== Record set ==
### /design/flow/run.sh
#!/bin/bash
# OpenROAD 26Q1-2900-gdf79404cd8, Yosys 0.63+post, stock flow scripts
make -C /OpenROAD-flow-scripts/flow DESIGN_CONFIG=/design/flow/config.mk WORK_HOME=/design/flow/orfs finish
### /design/flow/config.mk
export PLATFORM = sky130hd
export DESIGN_NAME = uart_fifo_packet_system
export DESIGN_NICKNAME = uart_fifo_packet_system
export VERILOG_FILES = /design/flow/design.v
export SDC_FILE = /design/flow/constraint.sdc
export NUM_CORES = 4
export LEC_CHECK = 1
export CORE_UTILIZATION = 30
### /design/flow/constraint.sdc
current_design uart_fifo_packet_system

set clk_period 7.8
set clk_io_pct 0.2

create_clock -name clk0 -period $clk_period [get_ports {i_fifo_rclk}]
create_clock -name clk1 -period $clk_period [get_ports {i_uart_clk}]

set non_clock_inputs [all_inputs -no_clocks]
set_input_delay [expr $clk_period * $clk_io_pct] -clock clk0 $non_clock_inputs
set_output_delay [expr $clk_period * $clk_io_pct] -clock clk0 [all_outputs]
### /design/flow/design.v
module UART_TX
  (
   input       i_Clock,
   input       i_Tx_DV,
   input [7:0] i_Tx_Byte, 
   output      o_Tx_Active,
   output reg  o_Tx_Serial,
   output      o_Tx_Done
   );
  parameter s_IDLE         = 3'b000;
  parameter s_TX_START_BIT = 3'b001;
  parameter s_TX_DATA_BITS = 3'b010;
  parameter s_TX_STOP_BIT  = 3'b011;
  parameter s_CLEANUP      = 3'b100;
  reg [2:0]    r_SM_Main     = 0;
  reg [14:0]    r_Clock_Count = 0;
  reg [2:0]    r_Bit_Index   = 0;
  reg [7:0]    r_Tx_Data     = 0;
  reg          r_Tx_Done     = 0;
  reg          r_Tx_Active   = 0;
  always @(posedge i_Clock)
    begin
      case (r_SM_Main)
        s_IDLE :
          begin
            o_Tx_Serial   <= 1'b1;          
            r_Tx_Done     <= 1'b0;
            r_Clock_Count <= 0;
            r_Bit_Index   <= 0;
            if (i_Tx_DV == 1'b1)
              begin
                r_Tx_Active <= 1'b1;
                r_Tx_Data   <= i_Tx_Byte;
                r_SM_Main   <= s_TX_START_BIT;
              end
            else
              r_SM_Main <= s_IDLE;
          end  
        s_TX_START_BIT :
          begin
            o_Tx_Serial <= 1'b0;
            if (r_Clock_Count < 5-1)
              begin
                r_Clock_Count <= r_Clock_Count + 1;
                r_SM_Main     <= s_TX_START_BIT;
              end
            else
              begin
                r_Clock_Count <= 0;
                r_SM_Main     <= s_TX_DATA_BITS;
              end
          end  
        s_TX_DATA_BITS :
          begin
            o_Tx_Serial <= r_Tx_Data[r_Bit_Index];
            if (r_Clock_Count < 5-1)
              begin
                r_Clock_Count <= r_Clock_Count + 1;
                r_SM_Main     <= s_TX_DATA_BITS;
              end
            else
              begin
                r_Clock_Count <= 0;
                if (r_Bit_Index < 7)
                  begin
                    r_Bit_Index <= r_Bit_Index + 1;
                    r_SM_Main   <= s_TX_DATA_BITS;
                  end
                else
                  begin
                    r_Bit_Index <= 0;
                    r_SM_Main   <= s_TX_STOP_BIT;
                  end
              end
          end  
        s_TX_STOP_BIT :
          begin
            o_Tx_Serial <= 1'b1;
            if (r_Clock_Count < 5-1)
              begin
                r_Clock_Count <= r_Clock_Count + 1;
                r_SM_Main     <= s_TX_STOP_BIT;
              end
            else
              begin
                r_Tx_Done     <= 1'b1;
                r_Clock_Count <= 0;
                r_SM_Main     <= s_CLEANUP;
                r_Tx_Active   <= 1'b0;
              end
          end  
        s_CLEANUP :
          begin
            r_Tx_Done <= 1'b1;
            r_SM_Main <= s_IDLE;
          end
        default :
          r_SM_Main <= s_IDLE;
      endcase
    end
  assign o_Tx_Active = r_Tx_Active;
  assign o_Tx_Done   = r_Tx_Done;
endmodule
module UART_RX (
   input        i_Clock,
   input        i_Rx_Serial,
   output       o_Rx_DV,
   output [7:0] o_Rx_Byte
   );
  parameter s_IDLE         = 3'b000;
  parameter s_RX_START_BIT = 3'b001;
  parameter s_RX_DATA_BITS = 3'b010;
  parameter s_RX_STOP_BIT  = 3'b011;
  parameter s_CLEANUP      = 3'b100;
  reg           r_Rx_Data_R = 1'b1;
  reg           r_Rx_Data   = 1'b1;
  reg [14:0]     r_Clock_Count = 0;
  reg [2:0]     r_Bit_Index   = 0;  
  reg [7:0]     r_Rx_Byte     = 0;
  reg           r_Rx_DV       = 0;
  reg [2:0]     r_SM_Main     = 0;
  always @(posedge i_Clock)
    begin
      r_Rx_Data_R <= i_Rx_Serial;
      r_Rx_Data   <= r_Rx_Data_R;
    end
  always @(posedge i_Clock)
    begin
      case (r_SM_Main)
        s_IDLE :
          begin
            r_Rx_DV       <= 1'b0;
            r_Clock_Count <= 0;
            r_Bit_Index   <= 0;
            if (r_Rx_Data == 1'b0)           
              r_SM_Main <= s_RX_START_BIT;
            else
              r_SM_Main <= s_IDLE;
          end
        s_RX_START_BIT :
          begin
            if (r_Clock_Count == (5-1)/2)
              begin
                if (r_Rx_Data == 1'b0)
                  begin
                    r_Clock_Count <= 0;   
                    r_SM_Main     <= s_RX_DATA_BITS;
                  end
                else
                  r_SM_Main <= s_IDLE;
              end
            else
              begin
                r_Clock_Count <= r_Clock_Count + 1;
                r_SM_Main     <= s_RX_START_BIT;
              end
          end  
        s_RX_DATA_BITS :
          begin
            if (r_Clock_Count < 5-1)
              begin
                r_Clock_Count <= r_Clock_Count + 1;
                r_SM_Main     <= s_RX_DATA_BITS;
              end
            else
              begin
                r_Clock_Count          <= 0;
                r_Rx_Byte[r_Bit_Index] <= r_Rx_Data;
                if (r_Bit_Index < 7)
                  begin
                    r_Bit_Index <= r_Bit_Index + 1;
                    r_SM_Main   <= s_RX_DATA_BITS;
                  end
                else
                  begin
                    r_Bit_Index <= 0;
                    r_SM_Main   <= s_RX_STOP_BIT;
                  end
              end
          end  
        s_RX_STOP_BIT :
          begin
            if (r_Clock_Count < 5-1)
              begin
                r_Clock_Count <= r_Clock_Count + 1;
                r_SM_Main     <= s_RX_STOP_BIT;
              end
            else
              begin
                r_Rx_DV       <= 1'b1;
                r_Clock_Count <= 0;
                r_SM_Main     <= s_CLEANUP;
              end
          end  
        s_CLEANUP :
          begin
            r_SM_Main <= s_IDLE;
            r_Rx_DV   <= 1'b0;
          end
        default :
          r_SM_Main <= s_IDLE;
      endcase
    end   
  assign o_Rx_DV   = r_Rx_DV;
  assign o_Rx_Byte = r_Rx_Byte;
endmodule  
module fifo_mem(
    input wclk, w_en, rclk, r_en,
    input [PTR_WIDTH:0] b_wptr, b_rptr,
    input [DATA_WIDTH-1:0] data_in,
    input full, empty,
    output reg [DATA_WIDTH-1:0] data_out
);
    parameter DEPTH = 32;
    parameter DATA_WIDTH = 8; 
    parameter PTR_WIDTH = 5;
    reg [DATA_WIDTH-1:0] fifo[DEPTH-1 : 0];
    always@(posedge wclk) 
        begin
            if(w_en & !full) 
                begin
                    fifo[b_wptr[PTR_WIDTH-1:0]] <= data_in;
                end
        end
    always@(posedge rclk) 
        begin
            if(r_en & !empty) 
                begin
                    data_out <= fifo[b_rptr[PTR_WIDTH-1:0]];
                end
        end
endmodule
module synchronizer(
input clk, rst_n,
input [PTR_WIDTH:0]d_in, 
output reg [PTR_WIDTH:0] d_out
);
parameter PTR_WIDTH = 5;
reg [PTR_WIDTH:0] q1;
always@(posedge clk or negedge rst_n) 
    begin
        if(!rst_n) 
            begin
                q1 <= 0;
                d_out <= 0;
            end
        else 
            begin
                q1 <= d_in;
                d_out <= q1;
            end
    end
endmodule
module wptr_handler(
    input wclk, wrst_n, w_en,
    input [PTR_WIDTH:0] g_rptr_sync,
    output reg [PTR_WIDTH:0] b_wptr, g_wptr,
    output reg full
);
    parameter PTR_WIDTH = 5;
    wire [PTR_WIDTH:0] b_wptr_next;
    wire [PTR_WIDTH:0] g_wptr_next;
    reg wrap_around;
    wire wfull;
    assign b_wptr_next = b_wptr+(w_en & !full);
    assign g_wptr_next = (b_wptr_next >>1)^b_wptr_next;
    assign wfull = (g_wptr_next == {~g_rptr_sync[PTR_WIDTH:PTR_WIDTH-1], g_rptr_sync[PTR_WIDTH-2:0]});
    always@(posedge wclk or negedge wrst_n) 
        begin
            if(!wrst_n)
                begin
                    b_wptr <= 0; 
                    g_wptr <= 0;
                end
            else 
                begin
                    b_wptr <= b_wptr_next; 
                    g_wptr <= g_wptr_next; 
                end
        end
    always@(posedge wclk or negedge wrst_n) 
        begin
            if(!wrst_n)
                begin 
                    full <= 0;
                end
            else
                begin 
                    full <= wfull;
                end
        end
endmodule
module rptr_handler(
    input rclk, rrst_n, r_en,
    input [PTR_WIDTH:0] g_wptr_sync,
    output reg [PTR_WIDTH:0] b_rptr, g_rptr,
    output reg empty
);
    parameter PTR_WIDTH = 5;
    wire [PTR_WIDTH:0] b_rptr_next;
    wire [PTR_WIDTH:0] g_rptr_next;
    wire rempty;
    assign b_rptr_next = b_rptr+(r_en & !empty);
    assign g_rptr_next = (b_rptr_next >>1)^b_rptr_next;
    assign rempty = (g_wptr_sync == g_rptr_next);
    always@(posedge rclk or negedge rrst_n) begin
        if(!rrst_n) 
            begin
                b_rptr <= 0;
                g_rptr <= 0;
            end
        else 
            begin
                b_rptr <= b_rptr_next;
                g_rptr <= g_rptr_next;
            end
    end
    always@(posedge rclk or negedge rrst_n) 
        begin
            if(!rrst_n)
                begin 
                    empty <= 1;
                end
            else
                begin    
                    empty <= rempty;
                end
        end
endmodule
module asynchronous_fifo(
    input wclk, wrst_n,
    input rclk, rrst_n,
    input w_en, r_en,
    input [DATA_WIDTH-1:0] data_in,
    output wire [DATA_WIDTH-1:0] data_out,
    output wire full, empty
);
    parameter DEPTH=32;
    parameter DATA_WIDTH=8;
   parameter PTR_WIDTH = $clog2(DEPTH);
    wire [PTR_WIDTH:0] g_wptr_sync, g_rptr_sync;
    wire [PTR_WIDTH:0] b_wptr, b_rptr;
    wire [PTR_WIDTH:0] g_wptr, g_rptr;
    wire [PTR_WIDTH-1:0] waddr, raddr;
   synchronizer  sync_wptr (rclk, rrst_n, g_wptr, g_wptr_sync); 
   synchronizer sync_rptr (wclk, wrst_n, g_rptr, g_rptr_sync);
    wptr_handler wptr_h(wclk, wrst_n, w_en,g_rptr_sync,b_wptr,g_wptr,full);
    rptr_handler rptr_h(rclk, rrst_n, r_en,g_wptr_sync,b_rptr,g_rptr,empty);
    fifo_mem fifom(wclk, w_en, rclk, r_en,b_wptr, b_rptr, data_in,full,empty, data_out);
endmodule
module uart_fifo_packet_system(
    input wire i_uart_clk,         
    input wire i_fifo_rclk,        
    input wire i_rst_n,            
    input wire i_tx_dv,            
    input wire [7:0] i_tx_byte,    
    output wire o_tx_active,       
    output wire o_tx_done,         
    output reg [255:0] o_packet,   
    output reg o_pkt_valid         
);
    wire uart_rx_serial;
    wire uart_rx_dv;
    wire [7:0] uart_rx_byte;
    wire fifo_full;
    wire fifo_empty;
    wire [7:0] fifo_data_out;
    reg fifo_ren;
    reg fifo_wen;
    reg [4:0] byte_count;          
    reg [4:0] read_count;          
    reg [255:0] packet_buffer;     
    localparam IDLE = 3'b000;
    localparam WAIT_FULL = 3'b001;
    localparam START_READ = 3'b010;
    localparam READ_FIFO = 3'b011;
    localparam CAPTURE_LAST = 3'b100;
    localparam PACKET_DONE = 3'b101;
    reg [2:0] state;
    reg fifo_was_full;             
    UART_TX uart_tx_inst (
        .i_Clock(i_uart_clk),
        .i_Tx_DV(i_tx_dv),
        .i_Tx_Byte(i_tx_byte),
        .o_Tx_Active(o_tx_active),
        .o_Tx_Serial(uart_rx_serial),   
        .o_Tx_Done(o_tx_done)
    );
    UART_RX uart_rx_inst (
        .i_Clock(i_uart_clk),
        .i_Rx_Serial(uart_rx_serial),
        .o_Rx_DV(uart_rx_dv),
        .o_Rx_Byte(uart_rx_byte)
    );
    always @(posedge i_uart_clk or negedge i_rst_n) begin
        if (!i_rst_n) begin
            fifo_wen <= 1'b0;
        end else begin
            fifo_wen <= uart_rx_dv & ~fifo_full;
        end
    end
    asynchronous_fifo #(
        .DEPTH(32),
        .DATA_WIDTH(8)
    ) async_fifo_inst (
        .wclk(i_uart_clk),
        .wrst_n(i_rst_n),
        .rclk(i_fifo_rclk),
        .rrst_n(i_rst_n),
        .w_en(fifo_wen),
        .r_en(fifo_ren),
        .data_in(uart_rx_byte),
        .data_out(fifo_data_out),
        .full(fifo_full),
        .empty(fifo_empty)
    );
    always @(posedge i_fifo_rclk or negedge i_rst_n) begin
        if (!i_rst_n) begin
            fifo_was_full <= 1'b0;
        end else begin
            fifo_was_full <= fifo_full;
        end
    end
    wire fifo_full_edge = fifo_full & ~fifo_was_full;
    always @(posedge i_fifo_rclk or negedge i_rst_n) begin
        if (!i_rst_n) begin
            state <= IDLE;
            byte_count <= 5'd0;
            read_count <= 5'd0;
            packet_buffer <= 256'd0;
            o_packet <= 256'd0;
            o_pkt_valid <= 1'b0;
            fifo_ren <= 1'b0;
        end else begin
            case (state)
                IDLE: begin
                    o_pkt_valid <= 1'b0;
                    fifo_ren <= 1'b0;
                    byte_count <= 5'd0;
                    read_count <= 5'd0;
                    if (fifo_full_edge) begin
                        state <= START_READ;
                    end
                end
                START_READ: begin
                    fifo_ren <= 1'b1;
                    read_count <= 5'd0;   
                    byte_count <= 5'd0;
                    state <= READ_FIFO;
                end
                READ_FIFO: begin
                    read_count <= read_count + 1'b1;
                    if (read_count > 5'd0) begin
                        packet_buffer[(read_count-1)*8 +: 8] <= fifo_data_out;
                        byte_count <= byte_count + 1'b1;
                    end
                    if (read_count < 5'd31) begin
                        fifo_ren <= 1'b1;
                    end else begin
                        fifo_ren <= 1'b0;
                        state <= CAPTURE_LAST;
                    end
                end
                CAPTURE_LAST: begin
                    packet_buffer[31*8 +: 8] <= fifo_data_out;
                    state <= PACKET_DONE;
                end
                PACKET_DONE: begin
                    o_packet <= packet_buffer;
                    o_pkt_valid <= 1'b1;
                    byte_count <= 5'd0;
                    read_count <= 5'd0;
                    state <= IDLE;
                end
                default: begin
                    state <= IDLE;
                end
            endcase
        end
    end
endmodule
==> reports/metrics.cfg <==
[logic_synthesis]
synth-main-ff-cell=dfrtp_1
yosysUniqueCellTypes=67
synthArstFlopShare=0.6364
syn_area_um2=35230
ys_seq_share=0.6851
xor_share=0.01460
synth_chip_area_um2=35230
synth_flops=902
synthTopCellsByArea=dfrtp_1, edfxtp_1, mux2_2
synthCells=2126
edf_count=320
ys_sh_aoi=0.01854
synth_adder_area_share=0.008524
yosys_warnings=7
ys_cells=2126
logic_family=multiplexers
mux_area_frac=0.2087
simple_gate_share=0.04887
largest_area_cell=dfrtp_1
yosysTopAreaCellShare=0.4063
syn-mean-instance-area_um2=16.57

[critical_path]
worstPathRequired_ps=8300
cpMaxStageDelayCell=nor3_2
cp-start-kind=flop
cpPeakStageDelay_ps=880
critPathCaptureType=flop
crit_chain=inv_1 > ha_1 > nor3_1 > a21oi_1 > o21ai_0 > nand3_1 > inv_1 > ha_1 > nor4b_2 > nand2_2 > nor3_1 > nand3_1 > nor3_2 > mux2_2
crit_type=flop to flop
crit_fanout=15
cp.arrival_ps=5820

[global_route]
grt_pass1_wl_um=123600
antenna_found_initial=2
grt_pass1_vias=20013
grt_max_degree=129
groute.usage.overall=0.1429
grt-ovfl-total=0

[routing]
vias=18946
avgRoutedWirePerCell_um=20.11
drt_wl_total_um=81070
drtAntennaViolNets=0
drc=0
dr.pass1.iters=5
drt-initial-drc-count=1086
diodes=0
via_per_inst=4.699

[placement]
dp.cells=3860
portBuffers=269
gp_congestion=0.8473
placed_area_um2=39780
hpwl_um=50960

[layout]
lay_top_count=dfrtp_1
syn2layout_area_growth_pct=22.43
most-common-layout-cells=dfrtp_1, mux2_2, edfxtp_1
fin_util=0.3707
layoutNonFillerInstCount=4032
logic_area_um2=10590
final_cell_area_um2=43130
n_fill_cell=10549
regArea_um2=24140
drive_above_1_share=0.3234

[job]
maxCapViolCount=0
tool_warnings=44

[hold_path]
min_path_type=flop to flop

[floorplan]
core_area_um2=116400
dieArea_um2=118800
die_h_um=344.7
die_x_um=344.7
pin_count=271
fp_util=0.3028
rows=125

[timing]
finalSetupViolations=0
tightest_slew_ps=889.7
hold_viol_final=0
slew_viol_final=0
maxSlewHeadroom=0.4047
fin_tns_setup_ps=0
fin_skew_ps=47.00
rsz0062_at_grt=false

[power_and_ir_drop]
irDropWorstVdd_uv=213.3
p_leak_uw=0.01803
power_uw=11100
powerDensity_nw_per_um2=257.4

[clock_tree]
clock_sinks=902
post_cts_buffers=0
ctsResizeCount=0
hold_buffers=0
path_clk_slew_ps=60
tritoncts=built

[outcome]
outcome=finished clean

[registers in the layout (all words and copies together), names as in the netlist, 5 cells and up]
| signal | count |
|---|---|
| async_fifo_inst.fifom.data_out | 8 |
| async_fifo_inst.fifom.fifo | 256 |
| async_fifo_inst.rptr_h.b_rptr | 6 |
| async_fifo_inst.rptr_h.g_rptr | 5 |
| async_fifo_inst.sync_rptr.d_out | 6 |
| async_fifo_inst.sync_rptr.q1 | 6 |
| async_fifo_inst.sync_wptr.d_out | 6 |
| async_fifo_inst.sync_wptr.q1 | 6 |
| async_fifo_inst.wptr_h.b_wptr | 6 |
| async_fifo_inst.wptr_h.g_wptr | 5 |
| o_packet | 256 |
| packet_buffer | 256 |
| read_count | 5 |
| state | 5 |
| uart_rx_inst.r_Clock_Count | 15 |
| uart_rx_inst.r_Rx_Byte | 8 |
| uart_tx_inst.r_Clock_Count | 15 |
| uart_tx_inst.r_Tx_Data | 8 |
[routing by layer]
metal | routed length, µm | part of all wire | vias up | track usage
met5 | 0 | 0 | - | 0
met4 | 2022 | 0.025 | 0 | 0.03134
met3 | 8398 | 0.10 | 138 | 0.06667
met2 | 37370 | 0.46 | 678 | 0.2151
met1 | 33280 | 0.41 | 9673 | 0.1947
li1 | - | - | 8457 | -
[synthesized netlist by cell type, types with 9 or more instances]
library cell	count
nand3_1	30
nor3_1	10
xnor2_1	33
nand2_1	55
o21ai_0	20
mux4_2	42
nand2b_1	9
clkbuf_1	87
o221ai_1	35
edfxtp_1	320
xor2_1	22
mux2_2	520
mux2i_1	55
inv_1	31
nor3_2	15
ha_1	24
nor2_1	87
buf_2	12
nor2b_1	14
dfrtp_1	572
nor3_4	9
[path summary, 6_finish.rpt]
kind                                                  start                                to  slack (ps)  cells past startpoint
max                                           read_count[0]                packet_buffer[227]        2470                     14
min                        async_fifo_inst.wptr_h.g_wptr[1]   async_fifo_inst.sync_wptr.q1[1]         220                      0
max reg2reg                                   read_count[0]                packet_buffer[227]        2470                     14
min reg2reg                async_fifo_inst.wptr_h.g_wptr[1]   async_fifo_inst.sync_wptr.q1[1]         220                      0
max in group asynchronous                           i_rst_n                packet_buffer[158]        4980                      3
max in group clk1               async_fifo_inst.wptr_h.full  async_fifo_inst.fifom.fifo[3][7]        5250                      3
min in group clk1                  uart_rx_inst.r_Rx_Data_R            uart_rx_inst.r_Rx_Data         330                      0
min in group asynchronous                           i_rst_n                  packet_buffer[4]         980                      1
[cells by family after synthesis]
kind of cell	Yosys count
AOI/OAI and AO/OA	87
xor gates and xnor gates	57
and+or+nand+nor	300
other	1
adders and majority gates	24
DFF	902
muxes	617
buffers and inverters	138
[critical path: cells and delay by family, from the launching register on]
family                     cells  cell delay (ps)
and+or+nand+nor                7             2880
DFF                            1              620
adders and majority gates      2              620
muxes                          1              410
AOI/OAI and AO/OA              2              380
buffers and inverters          2              250
[area by class of cell]
cell class / count / share of cell area
Tap cell: 1524 / 0.04421
Clock buffer: 122 / 0.06240
Multi-Input combinational cell: 1097 / 0.2455
Inverter: 32 / 0.002785
Sequential cell: 902 / 0.5598
Timing Repair Buffer: 305 / 0.06997
Clock inverter: 50 / 0.01535
[power by group]
group / switching, µW / internal (µW) / total, µW / leakage (µW)
registers: 196 / 5280 / 5480 / 0.0110
logic: 578 / 295 / 873 / 0.00537
clock network: 1880 / 2880 / 4750 / 0.00167
[per-stage QoR]
| stage | worst slack, ps | hold slack, ps |
|---|---|---|
| final | 2473 | 218.5 |
| after global routing | 2042 | 218.3 |
| after detailed placement | 2505 | 312.1 |
| after floorplan | 3466 | 309.6 |
| after CTS | 2424 | 189.3 |
| after global placement | 2664 | 312.4 |
Power and IR drop assume default switching activity.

== Description of the task ==
Read through the data and copy every line where "expr" shows up.

== Reply to the exercise ==
set_input_delay [expr $clk_period * $clk_io_pct] -clock clk0 $non_clock_inputs
set_output_delay [expr $clk_period * $clk_io_pct] -clock clk0 [all_outputs]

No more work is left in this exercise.